Collected data:

• • • • •

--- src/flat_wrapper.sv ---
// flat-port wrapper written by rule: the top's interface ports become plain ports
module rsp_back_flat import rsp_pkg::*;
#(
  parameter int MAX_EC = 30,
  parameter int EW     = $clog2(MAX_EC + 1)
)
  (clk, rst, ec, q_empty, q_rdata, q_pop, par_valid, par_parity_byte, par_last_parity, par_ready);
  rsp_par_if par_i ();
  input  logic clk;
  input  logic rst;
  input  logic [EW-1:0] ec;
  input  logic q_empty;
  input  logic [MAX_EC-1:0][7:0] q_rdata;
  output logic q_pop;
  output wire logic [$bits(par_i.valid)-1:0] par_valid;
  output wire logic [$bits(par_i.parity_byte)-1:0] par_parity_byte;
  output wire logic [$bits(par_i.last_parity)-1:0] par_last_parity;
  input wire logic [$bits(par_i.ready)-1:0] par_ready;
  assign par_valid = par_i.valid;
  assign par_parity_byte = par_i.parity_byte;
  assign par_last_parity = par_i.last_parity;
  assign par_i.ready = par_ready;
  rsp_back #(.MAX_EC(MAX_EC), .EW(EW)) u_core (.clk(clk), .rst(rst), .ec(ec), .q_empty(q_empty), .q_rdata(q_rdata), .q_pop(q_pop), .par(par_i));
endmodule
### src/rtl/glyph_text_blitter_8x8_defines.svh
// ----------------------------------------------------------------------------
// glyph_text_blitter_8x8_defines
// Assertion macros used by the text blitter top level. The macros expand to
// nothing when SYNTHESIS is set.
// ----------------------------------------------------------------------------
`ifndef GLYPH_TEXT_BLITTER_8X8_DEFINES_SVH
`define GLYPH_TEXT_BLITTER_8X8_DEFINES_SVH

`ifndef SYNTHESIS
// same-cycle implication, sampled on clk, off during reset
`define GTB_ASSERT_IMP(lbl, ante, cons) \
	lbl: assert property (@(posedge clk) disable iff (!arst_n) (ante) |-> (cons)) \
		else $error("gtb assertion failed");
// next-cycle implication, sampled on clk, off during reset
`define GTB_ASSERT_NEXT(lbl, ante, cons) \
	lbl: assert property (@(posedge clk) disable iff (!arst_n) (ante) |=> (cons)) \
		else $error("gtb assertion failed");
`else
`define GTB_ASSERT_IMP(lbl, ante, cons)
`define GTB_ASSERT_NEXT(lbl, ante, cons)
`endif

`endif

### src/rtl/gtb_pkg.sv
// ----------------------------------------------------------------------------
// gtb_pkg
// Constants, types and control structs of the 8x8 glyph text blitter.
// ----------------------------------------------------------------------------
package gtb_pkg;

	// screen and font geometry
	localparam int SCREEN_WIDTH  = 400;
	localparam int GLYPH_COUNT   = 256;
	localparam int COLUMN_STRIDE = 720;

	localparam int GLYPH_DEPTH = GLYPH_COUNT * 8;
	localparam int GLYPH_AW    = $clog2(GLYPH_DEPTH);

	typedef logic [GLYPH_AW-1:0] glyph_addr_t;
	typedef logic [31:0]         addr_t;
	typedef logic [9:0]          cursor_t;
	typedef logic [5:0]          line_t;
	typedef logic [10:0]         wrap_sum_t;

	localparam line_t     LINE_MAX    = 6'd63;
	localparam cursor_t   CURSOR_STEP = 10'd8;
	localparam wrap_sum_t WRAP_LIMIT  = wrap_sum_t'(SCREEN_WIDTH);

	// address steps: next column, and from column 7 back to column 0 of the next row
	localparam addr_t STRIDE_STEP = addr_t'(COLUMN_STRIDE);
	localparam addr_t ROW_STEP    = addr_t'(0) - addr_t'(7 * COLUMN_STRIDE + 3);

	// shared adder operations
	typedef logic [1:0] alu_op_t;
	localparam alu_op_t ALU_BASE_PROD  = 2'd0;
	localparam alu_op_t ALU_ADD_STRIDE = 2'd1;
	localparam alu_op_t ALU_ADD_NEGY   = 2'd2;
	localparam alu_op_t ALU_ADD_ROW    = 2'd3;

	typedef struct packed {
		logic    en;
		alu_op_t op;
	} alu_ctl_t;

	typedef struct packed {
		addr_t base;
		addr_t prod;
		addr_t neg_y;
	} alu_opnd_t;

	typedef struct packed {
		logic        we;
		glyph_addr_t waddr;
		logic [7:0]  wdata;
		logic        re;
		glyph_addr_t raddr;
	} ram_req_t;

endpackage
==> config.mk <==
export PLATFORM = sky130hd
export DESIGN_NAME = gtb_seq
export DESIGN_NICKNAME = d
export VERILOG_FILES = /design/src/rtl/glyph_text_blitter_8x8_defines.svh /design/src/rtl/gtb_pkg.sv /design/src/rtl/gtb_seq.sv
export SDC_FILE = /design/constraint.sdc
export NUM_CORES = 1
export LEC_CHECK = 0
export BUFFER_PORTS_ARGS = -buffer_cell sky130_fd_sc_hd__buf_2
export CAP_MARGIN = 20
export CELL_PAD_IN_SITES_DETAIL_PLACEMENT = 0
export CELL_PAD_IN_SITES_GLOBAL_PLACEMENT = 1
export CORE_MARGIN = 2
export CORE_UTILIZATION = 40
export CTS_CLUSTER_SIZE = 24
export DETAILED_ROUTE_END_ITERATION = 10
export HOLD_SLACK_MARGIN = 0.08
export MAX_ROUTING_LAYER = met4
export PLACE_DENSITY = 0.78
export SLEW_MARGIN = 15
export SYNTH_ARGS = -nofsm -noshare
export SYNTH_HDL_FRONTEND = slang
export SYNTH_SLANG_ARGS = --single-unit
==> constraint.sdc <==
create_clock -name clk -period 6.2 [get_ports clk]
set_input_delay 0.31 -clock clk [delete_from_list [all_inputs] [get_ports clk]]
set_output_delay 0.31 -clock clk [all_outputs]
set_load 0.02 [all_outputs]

• • • • •

PROMPT: Every entry, from first to last, is to be reproduced exactly.

OUTPUT BELOW:
--- src/flat_wrapper.sv ---
// flat-port wrapper written by rule: the top's interface ports become plain ports
module rsp_back_flat import rsp_pkg::*;
#(
  parameter int MAX_EC = 30,
  parameter int EW     = $clog2(MAX_EC + 1)
)
  (clk, rst, ec, q_empty, q_rdata, q_pop, par_valid, par_parity_byte, par_last_parity, par_ready);
  rsp_par_if par_i ();
  input  logic clk;
  input  logic rst;
  input  logic [EW-1:0] ec;
  input  logic q_empty;
  input  logic [MAX_EC-1:0][7:0] q_rdata;
  output logic q_pop;
  output wire logic [$bits(par_i.valid)-1:0] par_valid;
  output wire logic [$bits(par_i.parity_byte)-1:0] par_parity_byte;
  output wire logic [$bits(par_i.last_parity)-1:0] par_last_parity;
  input wire logic [$bits(par_i.ready)-1:0] par_ready;
  assign par_valid = par_i.valid;
  assign par_parity_byte = par_i.parity_byte;
  assign par_last_parity = par_i.last_parity;
  assign par_i.ready = par_ready;
  rsp_back #(.MAX_EC(MAX_EC), .EW(EW)) u_core (.clk(clk), .rst(rst), .ec(ec), .q_empty(q_empty), .q_rdata(q_rdata), .q_pop(q_pop), .par(par_i));
endmodule
### src/rtl/glyph_text_blitter_8x8_defines.svh
// ----------------------------------------------------------------------------
// glyph_text_blitter_8x8_defines
// Assertion macros used by the text blitter top level. The macros expand to
// nothing when SYNTHESIS is set.
// ----------------------------------------------------------------------------
`ifndef GLYPH_TEXT_BLITTER_8X8_DEFINES_SVH
`define GLYPH_TEXT_BLITTER_8X8_DEFINES_SVH

`ifndef SYNTHESIS
// same-cycle implication, sampled on clk, off during reset
`define GTB_ASSERT_IMP(lbl, ante, cons) \
	lbl: assert property (@(posedge clk) disable iff (!arst_n) (ante) |-> (cons)) \
		else $error("gtb assertion failed");
// next-cycle implication, sampled on clk, off during reset
`define GTB_ASSERT_NEXT(lbl, ante, cons) \
	lbl: assert property (@(posedge clk) disable iff (!arst_n) (ante) |=> (cons)) \
		else $error("gtb assertion failed");
`else
`define GTB_ASSERT_IMP(lbl, ante, cons)
`define GTB_ASSERT_NEXT(lbl, ante, cons)
`endif

`endif

### src/rtl/gtb_pkg.sv
// ----------------------------------------------------------------------------
// gtb_pkg
// Constants, types and control structs of the 8x8 glyph text blitter.
// ----------------------------------------------------------------------------
package gtb_pkg;

	// screen and font geometry
	localparam int SCREEN_WIDTH  = 400;
	localparam int GLYPH_COUNT   = 256;
	localparam int COLUMN_STRIDE = 720;

	localparam int GLYPH_DEPTH = GLYPH_COUNT * 8;
	localparam int GLYPH_AW    = $clog2(GLYPH_DEPTH);

	typedef logic [GLYPH_AW-1:0] glyph_addr_t;
	typedef logic [31:0]         addr_t;
	typedef logic [9:0]          cursor_t;
	typedef logic [5:0]          line_t;
	typedef logic [10:0]         wrap_sum_t;

	localparam line_t     LINE_MAX    = 6'd63;
	localparam cursor_t   CURSOR_STEP = 10'd8;
	localparam wrap_sum_t WRAP_LIMIT  = wrap_sum_t'(SCREEN_WIDTH);

	// address steps: next column, and from column 7 back to column 0 of the next row
	localparam addr_t STRIDE_STEP = addr_t'(COLUMN_STRIDE);
	localparam addr_t ROW_STEP    = addr_t'(0) - addr_t'(7 * COLUMN_STRIDE + 3);

	// shared adder operations
	typedef logic [1:0] alu_op_t;
	localparam alu_op_t ALU_BASE_PROD  = 2'd0;
	localparam alu_op_t ALU_ADD_STRIDE = 2'd1;
	localparam alu_op_t ALU_ADD_NEGY   = 2'd2;
	localparam alu_op_t ALU_ADD_ROW    = 2'd3;

	typedef struct packed {
		logic    en;
		alu_op_t op;
	} alu_ctl_t;

	typedef struct packed {
		addr_t base;
		addr_t prod;
		addr_t neg_y;
	} alu_opnd_t;

	typedef struct packed {
		logic        we;
		glyph_addr_t waddr;
		logic [7:0]  wdata;
		logic        re;
		glyph_addr_t raddr;
	} ram_req_t;

endpackage
==> config.mk <==
export PLATFORM = sky130hd
export DESIGN_NAME = gtb_seq
export DESIGN_NICKNAME = d
export VERILOG_FILES = /design/src/rtl/glyph_text_blitter_8x8_defines.svh /design/src/rtl/gtb_pkg.sv /design/src/rtl/gtb_seq.sv
export SDC_FILE = /design/constraint.sdc
export NUM_CORES = 1
export LEC_CHECK = 0
export BUFFER_PORTS_ARGS = -buffer_cell sky130_fd_sc_hd__buf_2
export CAP_MARGIN = 20
export CELL_PAD_IN_SITES_DETAIL_PLACEMENT = 0
export CELL_PAD_IN_SITES_GLOBAL_PLACEMENT = 1
export CORE_MARGIN = 2
export CORE_UTILIZATION = 40
export CTS_CLUSTER_SIZE = 24
export DETAILED_ROUTE_END_ITERATION = 10
export HOLD_SLACK_MARGIN = 0.08
export MAX_ROUTING_LAYER = met4
export PLACE_DENSITY = 0.78
export SLEW_MARGIN = 15
export SYNTH_ARGS = -nofsm -noshare
export SYNTH_HDL_FRONTEND = slang
export SYNTH_SLANG_ARGS = --single-unit
==> constraint.sdc <==
create_clock -name clk -period 6.2 [get_ports clk]
set_input_delay 0.31 -clock clk [delete_from_list [all_inputs] [get_ports clk]]
set_output_delay 0.31 -clock clk [all_outputs]
set_load 0.02 [all_outputs]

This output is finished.